§ Required action
Only the lines below starting at the one containing "CRITICAL_PATH.ENDPOINT_TYPE='primary output'" and ending at the one containing "SYNTH_AREA_UM2=1310" belong in the answer, each copied exactly.

§ Data records

<file path="run.sh">
#!/bin/bash
# OpenROAD 26Q1-2900-gdf79404cd8, Yosys 0.63+post, stock flow scripts
make -C /OpenROAD-flow-scripts/flow DESIGN_CONFIG=/design/flow/config.mk WORK_HOME=/design/flow/orfs finish
</file>
<file path="config.mk">
export PLATFORM = sky130hd
export DESIGN_NAME = ray_tracing_unit
export DESIGN_NICKNAME = ray_tracing_unit
export VERILOG_FILES = /design/flow/design.v
export SDC_FILE = /design/flow/constraint.sdc
export NUM_CORES = 4
export LEC_CHECK = 1
export CORE_AREA = 10 10 89 89
export DIE_AREA = 0 0 99 99
</file>
<file path="constraint.sdc">
current_design ray_tracing_unit

set clk_period 3.1
set clk_io_pct 0.2

create_clock -name clk0 -period $clk_period [get_ports {clk}]

set non_clock_inputs [all_inputs -no_clocks]
set_input_delay [expr $clk_period * $clk_io_pct] -clock clk0 $non_clock_inputs
set_output_delay [expr $clk_period * $clk_io_pct] -clock clk0 [all_outputs]
</file>
<file path="design.v">
module ray_tracing_unit (
    input  logic clk,
    input  logic rst_n,
    input  logic [95:0] ray_data,   
    input  logic ray_valid,
    output logic ray_ready,
    output logic [31:0] hit_distance,
    output logic [15:0] hit_triangle_id,
    output logic hit_valid,
    output logic busy,
    output logic [15:0] rays_processed
);
    typedef enum logic [2:0] {
        IDLE, FETCH_NODE, TEST_AABB, TEST_TRIANGLE, BACKTRACK, COMPLETE
    } rt_state_t;
    rt_state_t state;
    logic [31:0] closest_hit;
    logic [15:0] closest_triangle;
    logic [7:0] stack_ptr;
    logic [31:0] node_stack [0:63];
    logic [15:0] ray_count;
    always_ff @(posedge clk or negedge rst_n) begin
        if (!rst_n) begin
            state <= IDLE;
            busy <= 1'b0;
            ray_count <= 16'h0;
            stack_ptr <= 8'h0;
        end else begin
            case (state)
                IDLE: begin
                    if (ray_valid) begin
                        state <= FETCH_NODE;
                        busy <= 1'b1;
                    end
                end
                FETCH_NODE: state <= TEST_AABB;
                TEST_AABB: state <= TEST_TRIANGLE;
                TEST_TRIANGLE: state <= BACKTRACK;
                BACKTRACK: state <= (stack_ptr == 0) ? COMPLETE : FETCH_NODE;
                COMPLETE: begin
                    state <= IDLE;
                    busy <= 1'b0;
                    ray_count <= ray_count + 1;
                end
            endcase
        end
    end
    assign ray_ready = (state == IDLE);
    assign rays_processed = ray_count;
    assign hit_valid = (state == COMPLETE);
endmodule
</file>
==> out/metrics.sh <==
WL_MET2_UM=1100
POST_CTS_BUFFERS=0
PEAKVDDDROP_uV=152
NUM_IO_PINS=166
COUNT_OF_CELL_TYPES_IN_THE_NETLIST=21
TIMING.CRITICAL_PATH.SLOWEST_STAGE_CELL='dfrtp_1'
FLOORPLAN.ROWS=28
NUMBER_OF_CELLS_IN_THE_DESIGN_AFTER_PLACEMENT=216
SEQ_AREA_UM2=577
WARNING_COUNT=121
SYNTH-CELLS-YOSYS=121
HTREEDEPTH=1
POWER_DENSITY_nW_PER_UM2=338
BUFFER_PORTS.INSERTED=21
HIGHEST_METAL_LAYER_WITH_SIGNAL_WIRES='met4'
YOSYS_WARNINGS=49
AREA.GROWTH.SYNTH_TO_FINAL_PCT=12.9
SYN_INST=121
YOSYS.AREA_SHARE.XOR_XNOR=0.101
REMAINING_DRC_ERRORS=0
SYNTH-SEQ-AREA-SHARE=0.442
DETAILED_ROUTER_S_FIRST_ITERATION_VIOLATION_COUNT=25
WORST_EP_REQUIRED_TIME_NS=2.48
SYNTH.FF_LATCH_COUNT=23
YS_DOMINANT_REG_CELL='dfrtp_1'
LAYOUT_MIN_CYCLE_TIME_NS=2.05
FINAL_CELLS=220
STATUS='completed'
ACHIEVABLE-FREQUENCY_MHz=488
CRITICAL_PATH.ENDPOINT_TYPE='primary output'
ANTENNA_CELLS=0
POST-ROUTE-UTIL=0.246
FP_UTIL=0.218
YS_AREA_UM2=1310
COUNT_OF_MAX_CAP_CONSTRAINT_VIOLATIONS=0
P_TOTAL_mW=0.498
CTS.SINKS=23
TIMING.CRITICAL_PATH.ARRIVAL_NS=1.43
ROUTE.MET3.WL_UM=150
FAMILY_WITH_THE_MOST_DELAY_ON_THE_WORST_PATH='flip-flops'
WL_PER_CELL_UM=11.2
SYNTH_AREA_UM2=1310
ROUTEDLENGTHMET1_UM=1180
CHIP_AREA_UM2=9800
CRITICAL_PATH.CELL_CHAIN='clkdlybuf4s50_1'
VIAS=720
WORST_HOLD_PATH_TYPE='reg2reg'
GLOBALPLACE.CONGESTION=0.694
FILLERINSTANCES=630
GRT_PASS1_VIAS=771
WIRE_LENGTH_REPORTED_BY_THE_DETAILED_ROUTER_UM=2450
CTS_HOLD_BUF=0
TIMING_WORST_SETUP_PATH_TYPE='reg2out'
FINAL_LAYOUT_SIZE_SUFFIX_GT1_FRAC=0.0690
CLK-INSERTION-DELAY-LATE_NS=0.26
YS_SH_MUX=0.0163
FINALHOLDWORSTSLACK_NS=0.353
CTSLONGESTPATHBUFFERS=2
VIASPERCELL=3.27
CLK_TRANSITION_REPORTED_PATHS_NS=0.08
WORST_CLOCK_SKEW_NS=0.00492
DIEHEIGHT_UM=99
YS_SH_ADDER=0.00959
FP.DIEW_UM=99
TOP_LOGIC_KIND='buffers and inverters'
ANTENNA_FOUND_INITIAL=0
GRT_MAX_DEGREE=24
ANTENNA_VIOLATING_NETS_POST_ROUTE=0
POWER.LEAKAGE_nW=0.777
NUMBER_OF_FAILING_HOLD_ENDPOINTS_AT_THE_FINAL_STAGE=0
AREA.COMBINATIONAL_UM2=529
FINALSETUPTNS_NS=0
CTS_MADE_BUFFERS=3
CRITICAL-PATH-MAX-STAGE-DELAY_NS=0.60
SETUP_VIOL=0
WORST-PATH-BUF-INV=1
CTS.REPAIR.RESIZED=0
WIRE_LENGTH_OF_THE_FIRST_GLOBAL_ROUTING_PASS_UM=3850
NUMBER_OF_FLOPS_MAPPED_TO_ENABLE_CELLS_BY_YOSYS=0
YS_SH_AOI=0.0125
GRT_OVERFLOW_TOTAL=0
FIN_CRIT_SH=0.661
STARTPOINT_TYPE='register'
SYNTH-SIMPLE-AREA-SHARE=0.128
TIMING.CRITICAL_PATH.FANOUT_MAX=10
ASYNC_FLOP_SHARE=1.00
UNREPAIRED_SETUP_ENDPOINTS_AFTER_GLOBAL_ROUTING='no'
POST_SYNTH.CELL_AREA_AVG_UM2=10.8
DRTPASS1ITERATIONS=2
CORE-AREA_UM2=5990
REPORT.FINAL.SLEW_VIOL_COUNT=0
TRITONCTS='yes'
GRT_UTIL_ALL_LAYERS=0.0456
DPL.HPWL_UM=1970
CLK_ROOT_BUFFER_CELL='clkbuf_8'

§ Answer space
CRITICAL_PATH.ENDPOINT_TYPE='primary output'
ANTENNA_CELLS=0
POST-ROUTE-UTIL=0.246
FP_UTIL=0.218
YS_AREA_UM2=1310
COUNT_OF_MAX_CAP_CONSTRAINT_VIOLATIONS=0
P_TOTAL_mW=0.498
CTS.SINKS=23
TIMING.CRITICAL_PATH.ARRIVAL_NS=1.43
ROUTE.MET3.WL_UM=150
FAMILY_WITH_THE_MOST_DELAY_ON_THE_WORST_PATH='flip-flops'
WL_PER_CELL_UM=11.2
SYNTH_AREA_UM2=1310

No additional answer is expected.